----- SUPPLIED MATERIAL -----

$ cat src/rtl/spi_txn_arbiter_if.sv
// Bundled requester, response, config and SPI-master signals of the transaction arbiter.
// The slave view belongs to the arbiter; the master view drives it.
interface spi_txn_arbiter_if #(
    parameter int NUM_REQ       = 4,
    parameter int CLK_DIV_WIDTH = 8
);
    logic [NUM_REQ-1:0]       req_valid;
    logic [8*NUM_REQ-1:0]     req_data;
    logic [NUM_REQ-1:0]       req_lock;
    logic [NUM_REQ-1:0]       req_ready;
    logic                     rsp_valid;
    logic                     rsp_ready;
    logic [7:0]               rsp_data;
    logic [2:0]               rsp_id;
    logic                     rsp_err;
    logic                     cfg_we;
    logic [2:0]               cfg_idx;
    logic [1:0]               cfg_mode;
    logic [CLK_DIV_WIDTH-1:0] cfg_div;
    logic [1:0]               cfg_cs;
    logic                     m_start;
    logic [7:0]               m_data_tx;
    logic [1:0]               m_cpol_cpha;
    logic [CLK_DIV_WIDTH-1:0] m_clk_div;
    logic [1:0]               m_cs_select;
    logic                     m_busy;
    logic                     m_done;
    logic [7:0]               m_data_rx;

    modport slave (
        input  req_valid, req_data, req_lock, rsp_ready,
        input  cfg_we, cfg_idx, cfg_mode, cfg_div, cfg_cs,
        input  m_busy, m_done, m_data_rx,
        output req_ready, rsp_valid, rsp_data, rsp_id, rsp_err,
        output m_start, m_data_tx, m_cpol_cpha, m_clk_div, m_cs_select
    );

    modport master (
        output req_valid, req_data, req_lock, rsp_ready,
        output cfg_we, cfg_idx, cfg_mode, cfg_div, cfg_cs,
        output m_busy, m_done, m_data_rx,
        input  req_ready, rsp_valid, rsp_data, rsp_id, rsp_err,
        input  m_start, m_data_tx, m_cpol_cpha, m_clk_div, m_cs_select
    );
endinterface
==> src/rtl/inst_encoder.sv <==
`default_nettype none
// ============================================================================
// Module     : inst_encoder
// Description: RV32I(+M) instruction encoder. Takes decoded fields (op
//              select, rd, rs1, rs2, imm) over valid/ready, packs them into
//              32-bit instruction words and queues them in a DEPTH-entry
//              FIFO. Illegal requests are queued as inst=0 with an illegal
//              flag and latch err_sticky until reset.
//              Optional RV32M encoding is enabled by defining the macro
//              INST_ENCODER_MEXT_EN; without it ops 1A-1E are illegal.
// Revision   : 1.0 - initial release
// ============================================================================
module inst_encoder #(
    parameter int DEPTH = 4
) (
    input  logic                       clk,
    input  logic                       rst,
    input  logic                       in_valid,
    output logic                       in_ready,
    input  logic [4:0]                 in_op,
    input  logic [4:0]                 in_rd,
    input  logic [4:0]                 in_rs1,
    input  logic [4:0]                 in_rs2,
    input  logic [31:0]                in_imm,
    output logic                       out_valid,
    input  logic                       out_ready,
    output logic [31:0]                out_inst,
    output logic                       out_illegal,
    output logic [$clog2(DEPTH+1)-1:0] occupancy,
    output logic                       err_sticky
);

    localparam int AW = (DEPTH > 1) ? $clog2(DEPTH) : 1;
    localparam int CW = $clog2(DEPTH + 1);

    localparam logic [6:0] C_OPC_OP     = 7'b0110011;
    localparam logic [6:0] C_OPC_OPIMM  = 7'b0010011;
    localparam logic [6:0] C_OPC_LOAD   = 7'b0000011;
    localparam logic [6:0] C_OPC_STORE  = 7'b0100011;
    localparam logic [6:0] C_OPC_BRANCH = 7'b1100011;
    localparam logic [6:0] C_OPC_JAL    = 7'b1101111;
    localparam logic [6:0] C_OPC_JALR   = 7'b1100111;
    localparam logic [6:0] C_OPC_LUI    = 7'b0110111;
    localparam logic [6:0] C_OPC_AUIPC  = 7'b0010111;
    localparam logic [6:0] C_F7_ALT     = 7'b0100000;
`ifdef INST_ENCODER_MEXT_EN
    localparam logic [6:0] C_F7_MULDIV  = 7'b0000001;
`endif

    // Instruction format selects both the bit packing and the immediate rule.
    typedef enum logic [2:0] {
        FMT_R  = 3'd0,
        FMT_I  = 3'd1,
        FMT_SH = 3'd2,
        FMT_S  = 3'd3,
        FMT_B  = 3'd4,
        FMT_J  = 3'd5,
        FMT_U  = 3'd6
    } fmt_e;

    fmt_e               w_fmt;
    logic [2:0]         w_f3;
    logic [6:0]         w_f7;
    logic [6:0]         w_opc;
    logic               w_op_bad;
    logic               w_imm_ok;
    logic [31:0]        w_enc;
    logic               w_illegal;
    logic [31:0]        w_inst;
    logic signed [31:0] w_simm;
    logic               w_fits_i;
    logic               w_fits_b;
    logic               w_fits_j;
    logic               w_fits_sh;
    logic               w_fits_u;
    logic               w_push;
    logic               w_pop;

    logic [31:0]   r_mem_inst [DEPTH];
    logic          r_mem_ill  [DEPTH];
    logic [AW-1:0] r_wr_ptr;
    logic [AW-1:0] r_rd_ptr;
    logic [CW-1:0] r_count;
    logic          r_err;

    // Immediate range checks for each format.
    assign w_simm    = $signed(in_imm);
    assign w_fits_i  = (w_simm >= -32'sd2048) && (w_simm <= 32'sd2047);
    assign w_fits_b  = (w_simm >= -32'sd4096) && (w_simm <= 32'sd4094) && !in_imm[0];
    assign w_fits_j  = (w_simm >= -32'sd1048576) && (w_simm <= 32'sd1048574) && !in_imm[0];
    assign w_fits_sh = (in_imm[31:5] == 27'd0);
    assign w_fits_u  = (in_imm[11:0] == 12'd0);

    // Op decode: format, funct3/funct7, opcode, and ops that can never encode.
    always_comb begin
        w_fmt    = FMT_R;
        w_f3     = 3'b000;
        w_f7     = 7'b0000000;
        w_opc    = C_OPC_OP;
        w_op_bad = 1'b0;
        case (in_op)
            5'h00: w_f3 = 3'b000;
            5'h01: begin w_f3 = 3'b000; w_f7 = C_F7_ALT; end
            5'h02: w_f3 = 3'b001;
            5'h03: w_f3 = 3'b010;
            5'h04: w_f3 = 3'b011;
            5'h05: w_f3 = 3'b100;
            5'h06: w_f3 = 3'b101;
            5'h07: begin w_f3 = 3'b101; w_f7 = C_F7_ALT; end
            5'h08: w_f3 = 3'b110;
            5'h09: w_f3 = 3'b111;
            5'h0A: begin w_fmt = FMT_I;  w_opc = C_OPC_OPIMM; w_f3 = 3'b000; end
            5'h0B: begin w_fmt = FMT_I;  w_opc = C_OPC_OPIMM; w_f3 = 3'b010; end
            5'h0C: begin w_fmt = FMT_I;  w_opc = C_OPC_OPIMM; w_f3 = 3'b100; end
            5'h0D: begin w_fmt = FMT_I;  w_opc = C_OPC_OPIMM; w_f3 = 3'b110; end
            5'h0E: begin w_fmt = FMT_I;  w_opc = C_OPC_OPIMM; w_f3 = 3'b111; end
            5'h0F: begin w_fmt = FMT_SH; w_opc = C_OPC_OPIMM; w_f3 = 3'b001; end
            5'h10: begin w_fmt = FMT_SH; w_opc = C_OPC_OPIMM; w_f3 = 3'b101; end
            5'h11: begin w_fmt = FMT_SH; w_opc = C_OPC_OPIMM; w_f3 = 3'b101; w_f7 = C_F7_ALT; end
            5'h12: begin w_fmt = FMT_I;  w_opc = C_OPC_LOAD;   w_f3 = 3'b010; end
            5'h13: begin w_fmt = FMT_S;  w_opc = C_OPC_STORE;  w_f3 = 3'b010; end
            5'h14: begin w_fmt = FMT_B;  w_opc = C_OPC_BRANCH; w_f3 = 3'b000; end
            5'h15: begin w_fmt = FMT_B;  w_opc = C_OPC_BRANCH; w_f3 = 3'b001; end
            5'h16: begin w_fmt = FMT_J;  w_opc = C_OPC_JAL; end
            5'h17: begin w_fmt = FMT_I;  w_opc = C_OPC_JALR;   w_f3 = 3'b000; end
            5'h18: begin w_fmt = FMT_U;  w_opc = C_OPC_LUI; end
            5'h19: begin w_fmt = FMT_U;  w_opc = C_OPC_AUIPC; end
`ifdef INST_ENCODER_MEXT_EN
            5'h1A: begin w_f7 = C_F7_MULDIV; w_f3 = 3'b000; end
            5'h1B: begin w_f7 = C_F7_MULDIV; w_f3 = 3'b100; end
            5'h1C: begin w_f7 = C_F7_MULDIV; w_f3 = 3'b101; end
            5'h1D: begin w_f7 = C_F7_MULDIV; w_f3 = 3'b110; end
            5'h1E: begin w_f7 = C_F7_MULDIV; w_f3 = 3'b111; end
`else
            5'h1A, 5'h1B, 5'h1C, 5'h1D, 5'h1E: w_op_bad = 1'b1;
`endif
            default: w_op_bad = 1'b1;
        endcase
    end

    // Field packing per format; only fields the format uses reach the word.
    always_comb begin
        w_enc    = 32'd0;
        w_imm_ok = 1'b1;
        case (w_fmt)
            FMT_R: begin
                w_enc = {w_f7, in_rs2, in_rs1, w_f3, in_rd, w_opc};
            end
            FMT_I: begin
                w_enc    = {in_imm[11:0], in_rs1, w_f3, in_rd, w_opc};
                w_imm_ok = w_fits_i;
            end
            FMT_SH: begin
                w_enc    = {w_f7, in_imm[4:0], in_rs1, w_f3, in_rd, w_opc};
                w_imm_ok = w_fits_sh;
            end
            FMT_S: begin
                w_enc    = {in_imm[11:5], in_rs2, in_rs1, w_f3, in_imm[4:0], w_opc};
                w_imm_ok = w_fits_i;
            end
            FMT_B: begin
                w_enc    = {in_imm[12], in_imm[10:5], in_rs2, in_rs1, w_f3,
                            in_imm[4:1], in_imm[11], w_opc};
                w_imm_ok = w_fits_b;
            end
            FMT_J: begin
                w_enc    = {in_imm[20], in_imm[10:1], in_imm[11], in_imm[19:12], in_rd, w_opc};
                w_imm_ok = w_fits_j;
            end
            FMT_U: begin
                w_enc    = {in_imm[31:12], in_rd, w_opc};
                w_imm_ok = w_fits_u;
            end
            default: begin
                w_enc    = 32'd0;
                w_imm_ok = 1'b0;
            end
        endcase
    end

    assign w_illegal = w_op_bad || !w_imm_ok;
    assign w_inst    = w_illegal ? 32'd0 : w_enc;

    // Full blocks input regardless of a same-cycle pop; reset holds it low.
    assign in_ready    = !rst && (r_count != CW'(DEPTH));
    assign out_valid   = (r_count != '0);
    assign w_push      = in_valid && in_ready;
    assign w_pop       = out_valid && out_ready;
    assign out_inst    = r_mem_inst[r_rd_ptr];
    assign out_illegal = r_mem_ill[r_rd_ptr];
    assign occupancy   = r_count;
    assign err_sticky  = r_err;

    // FIFO storage, pointers (wrap naturally at power-of-two DEPTH), count, sticky error.
    always_ff @(posedge clk) begin
        if (rst) begin
            for (int i = 0; i < DEPTH; i++) begin
                r_mem_inst[i] <= 32'd0;
                r_mem_ill[i]  <= 1'b0;
            end
            r_wr_ptr <= '0;
            r_rd_ptr <= '0;
            r_count  <= '0;
            r_err    <= 1'b0;
        end else begin
            if (w_push) begin
                r_mem_inst[r_wr_ptr] <= w_inst;
                r_mem_ill[r_wr_ptr]  <= w_illegal;
                r_wr_ptr             <= r_wr_ptr + AW'(1);
            end
            if (w_pop) begin
                r_rd_ptr <= r_rd_ptr + AW'(1);
            end
            case ({w_push, w_pop})
                2'b10:   r_count <= r_count + CW'(1);
                2'b01:   r_count <= r_count - CW'(1);
                default: r_count <= r_count;
            endcase
            r_err <= r_err || (w_push && w_illegal);
        end
    end

endmodule
`default_nettype wire

==> config.mk <==
export PLATFORM = sky130hd
export DESIGN_NAME = inst_encoder
export DESIGN_NICKNAME = d
export VERILOG_FILES = /design/src/rtl/inst_encoder.sv
export SDC_FILE = /design/constraint.sdc
export NUM_CORES = 1
export LEC_CHECK = 0
export ABC_AREA = 1
export CORE_ASPECT_RATIO = 0.75
export CORE_MARGIN = 3
export CORE_UTILIZATION = 50
export CTS_CLUSTER_DIAMETER = 40
export DETAILED_ROUTE_END_ITERATION = 7
export PLACE_DENSITY = 0.89
export SLEW_MARGIN = 15
export SYNTH_ARGS = -nofsm -noshare
export SYNTH_HDL_FRONTEND = slang
export SYNTH_SLANG_ARGS = --single-unit
==> constraint.sdc <==
create_clock -name clk -period 4.15 [get_ports clk]
set_clock_uncertainty 0.2 [all_clocks]
set_input_delay 1.0375 -clock clk [delete_from_list [all_inputs] [get_ports clk]]
set_output_delay 1.0375 -clock clk [all_outputs]
set_load 0.02 [all_outputs]
==> impl_metrics.tcl, run 1 <==
set metrics [dict create \
    outcome "finished, final reports clean" \
    drv_slew 0 \
    viasPerCell 5.831 \
    coreArea_um2 13420 \
    synth_edf_count 128 \
    critical-path-max-stage-delay_ps 900 \
    slew_headroom 0.4036 \
    clock_power_share 0.345 \
    seq_area_um2 4045 \
    syn_area_um2 7078 \
    cts_setup_buffers 0 \
    num_io_pins 95 \
    cp_slowest_cell "dfxtp_1" \
    swShare 0.3139 \
    final_hold_viol_count 0 \
    grt_max_degree 65 \
    synth_top_area_share 0.5430 \
    reg2regPathDepth 9 \
    crit_path_max_fanout 24 \
    cap_violations 0 \
    worstSkewPairLatency_ps 410 \
    cts_root_buffer "clkbuf_16" \
    met2WireLength_um 9242 \
    setup_violations 0 \
    fillers 1039 \
    fp.dieW_um 143.4 \
    rsz0062_at_grt "no" \
    path_cells "o21ai_0, o22ai_1, clkdlybuf4s50_1" \
    power_frac_comb 0.285 \
    h-tree-depth 4 \
    stdcell_count 1079 \
    power_density_nw_per_um2 508.6 \
    fin_nets 953 \
    antennaDiodeCount 0 \
    period_share 0.9391 \
    min_from "r_rd_ptr[1]" \
    rrSetupSlack_ps 1800 \
    cts_resized 0 \
    cts_buffers 17 \
    r2r-end "r_mem_inst[2][11]" \
    irDropWorstVdd_mv 0.2915 \
    wl_met1_um 8072 \
    stdcell_area_um2 8802 \
    top_layer "met4" \
    hold_path_end "r_rd_ptr[1]" \
    leakage_nw 3.460 \
    synth_commonest_cells "nor2_1 (246), edfxtp_1 (128), nand2_1 (92), o21ai_0 (76), inv_1 (57)" \
    ys_seq_area_frac 0.5713 \
    clock-sinks 138 \
    dieArea_um2 15630 \
    vias 6292 \
    routed-wl-met3_um 2357 \
    async_flop_share 0 \
    clk_pin_slew_worst_paths_ps 60 \
    synth_seq_cells 138 \
    tightest_slew_ps 893.4 \
    fmax_ghz 0.2566 \
    clk_path_buf_depth 2 \
    p_int_mw 3.072 \
    syn_area_per_cell_um2 8.892 \
    rows 36 \
    multi_input_area_um2 2577 \
    syn_inst 796 \
    synth_flop_cell "edfxtp_1" \
    grt_pass1_wl_um 31480 \
    area_growth_syn_to_layout_pct 24.36 \
    cp-start-kind "flop" \
    cts_tree "yes" \
    synth_top_area_cell "edfxtp_1" \
    dpl.cell_count 1047 \
    drt_iter0_markers 642 \
    drive_gt1_frac 0.08700 \
    post_drt_wl_per_cell_um 18.58 \
    cp_data_arrival_time_ps 2660 \
    synthTopCellsByArea "edfxtp_1 (54%), nor2_1 (13%), o21ai_0 (5.4%)" \
    critPathKind "flop to output port" \
    ant_nets 0 \
    finalCriticalPeriod_ps 3897 \
    die_y_um 109.0 \
    synth_nets 854 \
    synth_cell_types 40 \
    yosysWarnings 0 \
    power_frac_seq 0.371 \
    grtUsageTotal 0.2653 \
    cp.required_ps 2910 \
    p_sw_mw 1.406 \
    drt-pass1-iter-count 5 \
    wl_um 20050 \
    hold_depth 2 \
    io_buffers 94 \
    gr-total-overflow 0 \
    holdBufCountCts 0 \
    dp_hpwl_um 13610 \
    grt_pass1_vias 6188 \
    antenna_found_initial 0 \
    cp-end-kind "output port" \
    hold_path_class "flop to flop" \
    rr_startpoint "occupancy[0]" \
    yosysMostFrequentCell "nor2_1" \
    dpl_cell_area_um2 8182 \
    place.gp.congestion 0.9985 \
    start_util 0.5273 \
    drc_errors 0 \
    tns_ps 0 \
]
-- kinds of logic after synthesis --
kind of cell | Yosys count | synth area share
DFF | 138 | 0.5713
and+or+nand+nor | 396 | 0.2314
AOI/OAI and AO/OA | 155 | 0.1220
muxes | 4 | 0.005657
adders and majority gates | 2 | 0.004596
buffers and inverters | 101 | 0.06505
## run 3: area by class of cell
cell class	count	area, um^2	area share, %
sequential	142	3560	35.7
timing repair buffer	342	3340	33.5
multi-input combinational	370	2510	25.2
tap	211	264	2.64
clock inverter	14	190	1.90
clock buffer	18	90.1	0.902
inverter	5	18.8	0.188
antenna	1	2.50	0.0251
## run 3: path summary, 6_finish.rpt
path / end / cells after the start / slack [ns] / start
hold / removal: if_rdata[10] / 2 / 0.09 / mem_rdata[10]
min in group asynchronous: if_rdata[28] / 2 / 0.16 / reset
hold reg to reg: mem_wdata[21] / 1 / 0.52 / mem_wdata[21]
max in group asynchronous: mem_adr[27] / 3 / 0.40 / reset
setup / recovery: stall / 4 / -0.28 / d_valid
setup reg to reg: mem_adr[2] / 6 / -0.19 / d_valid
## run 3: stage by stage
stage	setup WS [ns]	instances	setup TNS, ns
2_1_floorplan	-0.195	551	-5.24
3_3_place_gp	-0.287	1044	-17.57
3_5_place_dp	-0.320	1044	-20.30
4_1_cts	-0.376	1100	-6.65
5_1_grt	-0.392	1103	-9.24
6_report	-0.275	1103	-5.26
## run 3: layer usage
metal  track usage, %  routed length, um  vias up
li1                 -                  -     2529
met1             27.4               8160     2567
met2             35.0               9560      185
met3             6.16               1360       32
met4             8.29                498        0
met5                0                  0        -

-----

* _TASK DETAILS_: Among the records above, find each line holding the string "signed" and pull it out.

* _TASK RESPONSE_:
    logic signed [31:0] w_simm;
    assign w_simm    = $signed(in_imm);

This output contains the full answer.